____ Records supplied

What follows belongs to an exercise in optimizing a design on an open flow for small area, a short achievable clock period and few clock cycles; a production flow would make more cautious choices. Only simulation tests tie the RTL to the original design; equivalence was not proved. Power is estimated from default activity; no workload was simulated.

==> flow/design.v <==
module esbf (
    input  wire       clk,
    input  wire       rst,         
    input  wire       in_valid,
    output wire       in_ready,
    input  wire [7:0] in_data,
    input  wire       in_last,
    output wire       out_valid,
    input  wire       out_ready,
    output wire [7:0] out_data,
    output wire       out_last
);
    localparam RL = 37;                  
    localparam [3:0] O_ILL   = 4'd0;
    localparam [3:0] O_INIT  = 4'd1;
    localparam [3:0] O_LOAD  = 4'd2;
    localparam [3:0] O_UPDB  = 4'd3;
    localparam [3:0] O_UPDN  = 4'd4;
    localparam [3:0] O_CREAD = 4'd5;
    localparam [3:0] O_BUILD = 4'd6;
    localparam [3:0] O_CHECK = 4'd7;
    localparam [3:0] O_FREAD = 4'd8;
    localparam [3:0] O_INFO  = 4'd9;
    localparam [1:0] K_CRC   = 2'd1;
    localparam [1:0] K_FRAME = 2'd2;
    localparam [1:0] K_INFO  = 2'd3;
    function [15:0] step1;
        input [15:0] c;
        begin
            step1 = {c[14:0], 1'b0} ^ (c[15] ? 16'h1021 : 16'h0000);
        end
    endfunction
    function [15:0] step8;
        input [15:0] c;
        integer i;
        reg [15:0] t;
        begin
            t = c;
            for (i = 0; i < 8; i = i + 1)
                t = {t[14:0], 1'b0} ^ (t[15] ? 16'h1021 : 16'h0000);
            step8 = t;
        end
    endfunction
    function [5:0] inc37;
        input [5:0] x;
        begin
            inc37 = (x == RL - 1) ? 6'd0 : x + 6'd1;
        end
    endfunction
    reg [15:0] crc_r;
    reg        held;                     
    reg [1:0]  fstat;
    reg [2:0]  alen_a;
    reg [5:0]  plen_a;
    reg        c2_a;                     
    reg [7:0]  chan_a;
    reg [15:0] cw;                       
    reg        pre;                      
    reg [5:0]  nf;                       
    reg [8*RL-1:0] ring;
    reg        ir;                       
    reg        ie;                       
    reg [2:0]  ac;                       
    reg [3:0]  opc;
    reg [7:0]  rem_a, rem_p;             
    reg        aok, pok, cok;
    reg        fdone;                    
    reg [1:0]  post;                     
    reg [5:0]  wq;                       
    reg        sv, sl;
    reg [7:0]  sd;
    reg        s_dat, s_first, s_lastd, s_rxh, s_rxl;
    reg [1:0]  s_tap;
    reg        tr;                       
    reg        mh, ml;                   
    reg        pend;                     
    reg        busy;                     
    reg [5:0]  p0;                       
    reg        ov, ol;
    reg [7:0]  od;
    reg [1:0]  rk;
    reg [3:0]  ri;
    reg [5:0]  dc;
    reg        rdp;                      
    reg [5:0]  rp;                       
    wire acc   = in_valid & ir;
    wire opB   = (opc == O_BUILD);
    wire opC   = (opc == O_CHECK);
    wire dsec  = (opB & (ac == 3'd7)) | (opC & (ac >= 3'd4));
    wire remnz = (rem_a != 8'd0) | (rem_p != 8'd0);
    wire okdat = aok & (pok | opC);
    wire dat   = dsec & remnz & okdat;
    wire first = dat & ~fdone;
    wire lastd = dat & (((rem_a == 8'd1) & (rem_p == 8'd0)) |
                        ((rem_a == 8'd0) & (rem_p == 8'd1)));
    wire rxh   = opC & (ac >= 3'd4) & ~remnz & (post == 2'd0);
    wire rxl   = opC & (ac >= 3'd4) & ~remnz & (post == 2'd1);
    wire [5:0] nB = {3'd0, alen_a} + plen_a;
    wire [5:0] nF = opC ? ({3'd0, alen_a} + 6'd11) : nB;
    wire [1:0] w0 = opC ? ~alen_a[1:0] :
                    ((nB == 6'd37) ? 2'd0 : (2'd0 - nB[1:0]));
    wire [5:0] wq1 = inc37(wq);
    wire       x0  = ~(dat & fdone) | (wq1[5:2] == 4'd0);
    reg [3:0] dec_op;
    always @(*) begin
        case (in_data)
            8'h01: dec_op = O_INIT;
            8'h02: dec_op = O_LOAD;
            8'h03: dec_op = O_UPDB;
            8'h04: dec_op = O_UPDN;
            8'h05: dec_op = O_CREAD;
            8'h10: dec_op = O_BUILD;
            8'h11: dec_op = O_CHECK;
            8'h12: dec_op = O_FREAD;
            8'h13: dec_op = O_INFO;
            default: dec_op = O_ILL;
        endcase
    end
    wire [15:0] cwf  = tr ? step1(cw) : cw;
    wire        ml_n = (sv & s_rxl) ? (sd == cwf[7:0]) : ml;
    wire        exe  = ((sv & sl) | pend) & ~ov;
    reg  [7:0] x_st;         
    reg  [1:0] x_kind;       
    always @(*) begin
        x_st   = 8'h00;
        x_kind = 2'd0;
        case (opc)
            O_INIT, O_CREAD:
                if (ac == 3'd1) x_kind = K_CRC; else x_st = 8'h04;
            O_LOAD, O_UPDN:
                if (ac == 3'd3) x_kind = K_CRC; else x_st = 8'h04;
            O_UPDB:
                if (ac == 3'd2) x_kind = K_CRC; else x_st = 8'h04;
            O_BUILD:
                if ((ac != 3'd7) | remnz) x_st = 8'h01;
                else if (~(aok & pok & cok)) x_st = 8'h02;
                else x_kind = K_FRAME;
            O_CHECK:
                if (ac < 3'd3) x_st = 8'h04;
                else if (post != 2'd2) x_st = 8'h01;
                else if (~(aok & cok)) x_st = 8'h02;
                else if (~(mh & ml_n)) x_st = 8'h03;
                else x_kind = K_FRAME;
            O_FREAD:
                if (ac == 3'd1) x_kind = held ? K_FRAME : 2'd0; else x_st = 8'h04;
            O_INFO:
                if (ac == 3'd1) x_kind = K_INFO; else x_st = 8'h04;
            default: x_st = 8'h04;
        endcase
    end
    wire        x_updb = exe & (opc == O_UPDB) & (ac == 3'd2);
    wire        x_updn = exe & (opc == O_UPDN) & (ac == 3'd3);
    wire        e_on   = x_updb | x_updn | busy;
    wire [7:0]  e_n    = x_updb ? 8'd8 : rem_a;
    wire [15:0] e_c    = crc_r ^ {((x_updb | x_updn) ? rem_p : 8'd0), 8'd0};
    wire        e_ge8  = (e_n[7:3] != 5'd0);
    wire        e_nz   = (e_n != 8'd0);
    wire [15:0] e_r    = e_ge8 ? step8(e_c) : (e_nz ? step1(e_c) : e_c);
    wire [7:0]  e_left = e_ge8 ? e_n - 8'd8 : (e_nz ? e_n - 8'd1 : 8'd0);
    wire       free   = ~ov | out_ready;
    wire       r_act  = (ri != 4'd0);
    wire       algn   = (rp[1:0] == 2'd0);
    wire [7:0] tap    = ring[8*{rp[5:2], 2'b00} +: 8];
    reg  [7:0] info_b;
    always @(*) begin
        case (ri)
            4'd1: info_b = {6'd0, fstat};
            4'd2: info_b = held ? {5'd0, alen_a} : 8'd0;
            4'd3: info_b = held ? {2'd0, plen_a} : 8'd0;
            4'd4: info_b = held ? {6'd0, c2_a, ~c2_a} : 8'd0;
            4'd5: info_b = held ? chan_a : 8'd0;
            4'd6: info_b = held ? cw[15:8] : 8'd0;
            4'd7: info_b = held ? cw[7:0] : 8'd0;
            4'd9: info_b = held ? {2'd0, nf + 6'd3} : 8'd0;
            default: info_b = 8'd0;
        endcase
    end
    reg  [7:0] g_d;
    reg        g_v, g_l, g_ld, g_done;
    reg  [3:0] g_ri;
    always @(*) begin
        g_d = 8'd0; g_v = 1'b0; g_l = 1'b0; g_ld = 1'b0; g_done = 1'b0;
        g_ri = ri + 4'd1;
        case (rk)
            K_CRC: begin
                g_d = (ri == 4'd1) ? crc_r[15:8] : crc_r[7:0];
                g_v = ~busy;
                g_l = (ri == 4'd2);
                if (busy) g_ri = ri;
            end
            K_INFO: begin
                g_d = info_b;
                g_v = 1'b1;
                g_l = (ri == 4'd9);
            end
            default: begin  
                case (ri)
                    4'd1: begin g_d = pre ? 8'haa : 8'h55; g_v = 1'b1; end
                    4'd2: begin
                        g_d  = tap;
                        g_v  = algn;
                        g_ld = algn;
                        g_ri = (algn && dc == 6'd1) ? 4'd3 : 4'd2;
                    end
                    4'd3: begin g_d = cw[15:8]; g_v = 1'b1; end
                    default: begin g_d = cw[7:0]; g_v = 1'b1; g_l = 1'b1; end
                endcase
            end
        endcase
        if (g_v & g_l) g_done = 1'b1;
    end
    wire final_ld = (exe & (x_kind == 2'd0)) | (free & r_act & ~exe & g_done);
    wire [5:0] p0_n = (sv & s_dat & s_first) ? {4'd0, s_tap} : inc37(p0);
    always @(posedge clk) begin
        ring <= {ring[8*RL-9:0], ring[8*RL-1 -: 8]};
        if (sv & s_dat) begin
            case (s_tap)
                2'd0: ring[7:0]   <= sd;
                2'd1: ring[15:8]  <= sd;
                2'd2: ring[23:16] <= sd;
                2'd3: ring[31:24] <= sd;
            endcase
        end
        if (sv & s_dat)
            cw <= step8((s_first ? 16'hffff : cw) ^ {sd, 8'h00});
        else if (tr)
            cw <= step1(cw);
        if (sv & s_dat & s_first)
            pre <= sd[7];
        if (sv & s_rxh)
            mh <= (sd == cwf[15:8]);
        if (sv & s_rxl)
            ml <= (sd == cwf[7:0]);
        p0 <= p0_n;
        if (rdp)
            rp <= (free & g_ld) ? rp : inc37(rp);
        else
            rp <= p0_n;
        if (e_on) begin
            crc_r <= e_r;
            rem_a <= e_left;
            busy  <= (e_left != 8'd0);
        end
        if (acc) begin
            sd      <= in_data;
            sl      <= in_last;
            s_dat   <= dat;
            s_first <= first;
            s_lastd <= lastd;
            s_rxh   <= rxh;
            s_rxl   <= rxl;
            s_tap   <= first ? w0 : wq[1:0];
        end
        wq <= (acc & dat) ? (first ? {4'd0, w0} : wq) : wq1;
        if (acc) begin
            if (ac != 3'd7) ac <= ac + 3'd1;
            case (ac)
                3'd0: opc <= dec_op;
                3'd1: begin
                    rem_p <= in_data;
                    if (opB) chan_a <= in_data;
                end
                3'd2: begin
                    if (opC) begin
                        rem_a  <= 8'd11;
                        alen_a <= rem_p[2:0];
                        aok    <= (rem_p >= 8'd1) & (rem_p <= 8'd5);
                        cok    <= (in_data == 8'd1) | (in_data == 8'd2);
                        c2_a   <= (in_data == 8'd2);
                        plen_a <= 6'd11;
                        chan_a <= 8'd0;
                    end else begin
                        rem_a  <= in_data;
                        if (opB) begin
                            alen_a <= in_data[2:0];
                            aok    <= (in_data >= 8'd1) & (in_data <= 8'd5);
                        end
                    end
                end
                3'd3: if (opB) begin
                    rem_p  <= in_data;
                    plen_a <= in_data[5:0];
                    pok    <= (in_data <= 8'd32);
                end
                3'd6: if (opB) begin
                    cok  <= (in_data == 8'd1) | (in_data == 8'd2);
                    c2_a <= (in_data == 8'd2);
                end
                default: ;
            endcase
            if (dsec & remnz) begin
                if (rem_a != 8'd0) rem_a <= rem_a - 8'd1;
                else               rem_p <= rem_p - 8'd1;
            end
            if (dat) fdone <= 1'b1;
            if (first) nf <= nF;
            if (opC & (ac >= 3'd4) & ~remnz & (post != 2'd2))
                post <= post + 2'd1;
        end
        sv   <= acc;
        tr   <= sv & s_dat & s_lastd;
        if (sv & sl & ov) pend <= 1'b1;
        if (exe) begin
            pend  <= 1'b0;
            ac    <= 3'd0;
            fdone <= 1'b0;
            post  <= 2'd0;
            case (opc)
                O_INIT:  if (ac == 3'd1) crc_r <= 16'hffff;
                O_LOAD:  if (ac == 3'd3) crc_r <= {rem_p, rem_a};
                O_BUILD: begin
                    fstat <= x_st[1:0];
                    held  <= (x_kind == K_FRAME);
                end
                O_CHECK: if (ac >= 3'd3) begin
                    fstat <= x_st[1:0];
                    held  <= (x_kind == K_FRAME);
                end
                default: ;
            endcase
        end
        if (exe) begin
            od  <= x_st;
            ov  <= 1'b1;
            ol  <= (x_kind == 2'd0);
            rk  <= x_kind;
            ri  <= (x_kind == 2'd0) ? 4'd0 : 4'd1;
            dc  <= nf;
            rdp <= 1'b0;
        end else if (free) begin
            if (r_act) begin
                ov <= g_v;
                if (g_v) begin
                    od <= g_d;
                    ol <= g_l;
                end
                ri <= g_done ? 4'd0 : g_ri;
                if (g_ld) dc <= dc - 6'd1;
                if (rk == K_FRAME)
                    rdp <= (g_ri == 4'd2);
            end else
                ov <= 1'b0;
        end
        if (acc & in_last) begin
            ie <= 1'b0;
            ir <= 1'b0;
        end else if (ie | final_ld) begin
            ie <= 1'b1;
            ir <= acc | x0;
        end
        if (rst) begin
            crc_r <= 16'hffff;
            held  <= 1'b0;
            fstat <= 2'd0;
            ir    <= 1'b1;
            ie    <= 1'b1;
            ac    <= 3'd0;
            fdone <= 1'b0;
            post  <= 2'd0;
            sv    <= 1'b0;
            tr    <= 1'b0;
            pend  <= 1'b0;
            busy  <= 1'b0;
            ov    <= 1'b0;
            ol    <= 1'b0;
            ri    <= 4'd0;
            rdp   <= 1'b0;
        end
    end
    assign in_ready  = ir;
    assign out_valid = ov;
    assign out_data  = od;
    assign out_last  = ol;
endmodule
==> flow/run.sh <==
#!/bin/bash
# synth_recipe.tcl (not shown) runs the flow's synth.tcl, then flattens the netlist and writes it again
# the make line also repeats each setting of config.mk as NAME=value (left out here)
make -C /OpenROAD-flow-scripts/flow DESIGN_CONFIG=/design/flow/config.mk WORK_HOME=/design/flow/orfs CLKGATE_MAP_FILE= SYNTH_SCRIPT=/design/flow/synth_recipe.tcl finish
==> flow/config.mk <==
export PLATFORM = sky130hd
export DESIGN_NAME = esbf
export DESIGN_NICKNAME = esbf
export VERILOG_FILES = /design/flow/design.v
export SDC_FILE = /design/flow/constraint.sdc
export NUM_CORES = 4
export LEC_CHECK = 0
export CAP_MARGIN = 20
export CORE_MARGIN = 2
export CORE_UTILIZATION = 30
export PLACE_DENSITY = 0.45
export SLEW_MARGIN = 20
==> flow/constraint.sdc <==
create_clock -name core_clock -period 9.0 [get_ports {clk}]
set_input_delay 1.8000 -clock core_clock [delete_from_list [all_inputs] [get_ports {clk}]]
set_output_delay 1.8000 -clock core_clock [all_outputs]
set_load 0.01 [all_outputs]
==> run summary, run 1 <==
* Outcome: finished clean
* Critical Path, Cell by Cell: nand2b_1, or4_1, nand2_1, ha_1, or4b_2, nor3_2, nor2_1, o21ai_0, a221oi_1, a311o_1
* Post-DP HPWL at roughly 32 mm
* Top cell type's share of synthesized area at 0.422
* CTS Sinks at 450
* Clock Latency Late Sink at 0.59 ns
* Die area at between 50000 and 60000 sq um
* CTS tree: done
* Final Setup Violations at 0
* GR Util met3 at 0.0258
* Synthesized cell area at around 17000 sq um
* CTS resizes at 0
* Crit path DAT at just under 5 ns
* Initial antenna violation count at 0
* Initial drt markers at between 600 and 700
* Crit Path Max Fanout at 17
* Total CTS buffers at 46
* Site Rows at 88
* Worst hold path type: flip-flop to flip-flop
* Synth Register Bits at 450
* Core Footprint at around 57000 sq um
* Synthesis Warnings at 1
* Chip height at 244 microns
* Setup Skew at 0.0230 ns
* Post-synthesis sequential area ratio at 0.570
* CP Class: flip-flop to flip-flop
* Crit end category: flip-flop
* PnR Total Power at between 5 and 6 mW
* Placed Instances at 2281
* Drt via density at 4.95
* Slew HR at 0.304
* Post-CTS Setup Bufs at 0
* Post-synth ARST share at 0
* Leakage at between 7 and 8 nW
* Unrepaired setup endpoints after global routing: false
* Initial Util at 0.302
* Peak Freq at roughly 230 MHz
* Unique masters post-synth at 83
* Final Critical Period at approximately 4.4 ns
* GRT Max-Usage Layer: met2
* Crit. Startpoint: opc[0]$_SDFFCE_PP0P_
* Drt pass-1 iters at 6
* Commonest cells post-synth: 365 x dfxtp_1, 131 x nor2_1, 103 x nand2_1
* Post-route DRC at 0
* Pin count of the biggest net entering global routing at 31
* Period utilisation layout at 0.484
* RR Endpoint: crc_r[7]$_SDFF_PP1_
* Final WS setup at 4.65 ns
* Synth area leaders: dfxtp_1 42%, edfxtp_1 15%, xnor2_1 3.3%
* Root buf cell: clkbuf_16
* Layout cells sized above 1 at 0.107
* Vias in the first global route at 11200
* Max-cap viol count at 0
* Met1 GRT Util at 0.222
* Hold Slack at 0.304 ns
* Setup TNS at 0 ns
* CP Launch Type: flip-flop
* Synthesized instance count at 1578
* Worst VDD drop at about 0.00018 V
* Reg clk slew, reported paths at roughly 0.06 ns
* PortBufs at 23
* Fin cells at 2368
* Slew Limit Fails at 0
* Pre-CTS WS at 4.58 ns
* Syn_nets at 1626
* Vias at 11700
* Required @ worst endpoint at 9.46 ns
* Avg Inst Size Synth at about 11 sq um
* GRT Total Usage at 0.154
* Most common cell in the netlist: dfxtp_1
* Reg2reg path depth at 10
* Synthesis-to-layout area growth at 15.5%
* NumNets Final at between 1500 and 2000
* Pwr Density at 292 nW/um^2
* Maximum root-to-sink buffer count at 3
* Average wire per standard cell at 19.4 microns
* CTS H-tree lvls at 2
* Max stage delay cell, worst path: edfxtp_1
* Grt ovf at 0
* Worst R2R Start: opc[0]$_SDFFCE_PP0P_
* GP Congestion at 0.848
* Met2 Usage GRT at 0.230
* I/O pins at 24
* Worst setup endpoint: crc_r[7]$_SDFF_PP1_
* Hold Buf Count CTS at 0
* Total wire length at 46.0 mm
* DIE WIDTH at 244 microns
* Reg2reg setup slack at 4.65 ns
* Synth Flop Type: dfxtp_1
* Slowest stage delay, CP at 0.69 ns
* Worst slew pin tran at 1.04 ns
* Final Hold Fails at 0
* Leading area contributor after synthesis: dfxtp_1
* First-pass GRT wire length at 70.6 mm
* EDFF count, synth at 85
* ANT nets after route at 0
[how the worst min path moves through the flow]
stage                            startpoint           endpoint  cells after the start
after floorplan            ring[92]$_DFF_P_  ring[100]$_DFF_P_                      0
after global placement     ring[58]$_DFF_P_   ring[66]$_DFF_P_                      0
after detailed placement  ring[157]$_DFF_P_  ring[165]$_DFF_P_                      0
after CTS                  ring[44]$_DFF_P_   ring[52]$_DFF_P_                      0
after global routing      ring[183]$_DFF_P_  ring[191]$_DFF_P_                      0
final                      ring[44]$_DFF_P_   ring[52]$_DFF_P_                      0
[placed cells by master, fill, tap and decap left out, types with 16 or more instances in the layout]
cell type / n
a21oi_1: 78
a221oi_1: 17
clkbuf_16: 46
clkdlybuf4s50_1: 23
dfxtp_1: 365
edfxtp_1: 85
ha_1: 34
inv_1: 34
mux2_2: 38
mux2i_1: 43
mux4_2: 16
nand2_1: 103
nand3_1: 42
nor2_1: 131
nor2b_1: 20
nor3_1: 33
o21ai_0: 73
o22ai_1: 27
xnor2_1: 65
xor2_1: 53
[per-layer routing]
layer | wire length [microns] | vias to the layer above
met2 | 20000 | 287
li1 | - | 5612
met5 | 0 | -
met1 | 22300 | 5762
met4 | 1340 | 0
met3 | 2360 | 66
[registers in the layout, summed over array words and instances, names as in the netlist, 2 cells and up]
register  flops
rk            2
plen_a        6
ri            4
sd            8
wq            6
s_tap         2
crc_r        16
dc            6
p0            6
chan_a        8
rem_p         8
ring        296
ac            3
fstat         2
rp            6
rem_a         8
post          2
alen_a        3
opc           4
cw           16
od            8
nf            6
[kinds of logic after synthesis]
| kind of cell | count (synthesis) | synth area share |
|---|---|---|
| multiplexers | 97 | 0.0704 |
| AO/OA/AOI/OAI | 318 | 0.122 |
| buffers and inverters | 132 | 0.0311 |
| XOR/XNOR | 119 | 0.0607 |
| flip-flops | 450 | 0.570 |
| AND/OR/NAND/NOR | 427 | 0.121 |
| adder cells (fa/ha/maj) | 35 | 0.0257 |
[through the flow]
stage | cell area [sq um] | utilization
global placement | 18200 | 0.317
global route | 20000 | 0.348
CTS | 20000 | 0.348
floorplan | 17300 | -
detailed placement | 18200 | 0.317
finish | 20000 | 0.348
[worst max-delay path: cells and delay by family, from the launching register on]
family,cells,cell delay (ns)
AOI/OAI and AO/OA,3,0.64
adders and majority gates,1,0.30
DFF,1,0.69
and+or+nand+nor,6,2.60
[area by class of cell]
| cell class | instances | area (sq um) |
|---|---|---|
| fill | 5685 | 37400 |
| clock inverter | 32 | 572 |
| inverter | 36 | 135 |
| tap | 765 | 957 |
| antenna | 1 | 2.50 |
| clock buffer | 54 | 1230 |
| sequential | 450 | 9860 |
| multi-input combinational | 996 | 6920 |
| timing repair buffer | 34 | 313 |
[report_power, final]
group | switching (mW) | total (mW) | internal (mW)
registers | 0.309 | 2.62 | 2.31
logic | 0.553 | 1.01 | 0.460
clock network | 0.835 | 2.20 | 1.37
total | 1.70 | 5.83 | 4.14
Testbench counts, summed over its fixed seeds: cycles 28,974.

________

### Work instructions
Your answer should be the lines above from the one containing "set_input_delay 1.8000 -clock" through the one containing "Outcome: finished clean", copied exactly and with both ends kept.

### Solution to the exercise
set_input_delay 1.8000 -clock core_clock [delete_from_list [all_inputs] [get_ports {clk}]]
set_output_delay 1.8000 -clock core_clock [all_outputs]
set_load 0.01 [all_outputs]
==> run summary, run 1 <==
* Outcome: finished clean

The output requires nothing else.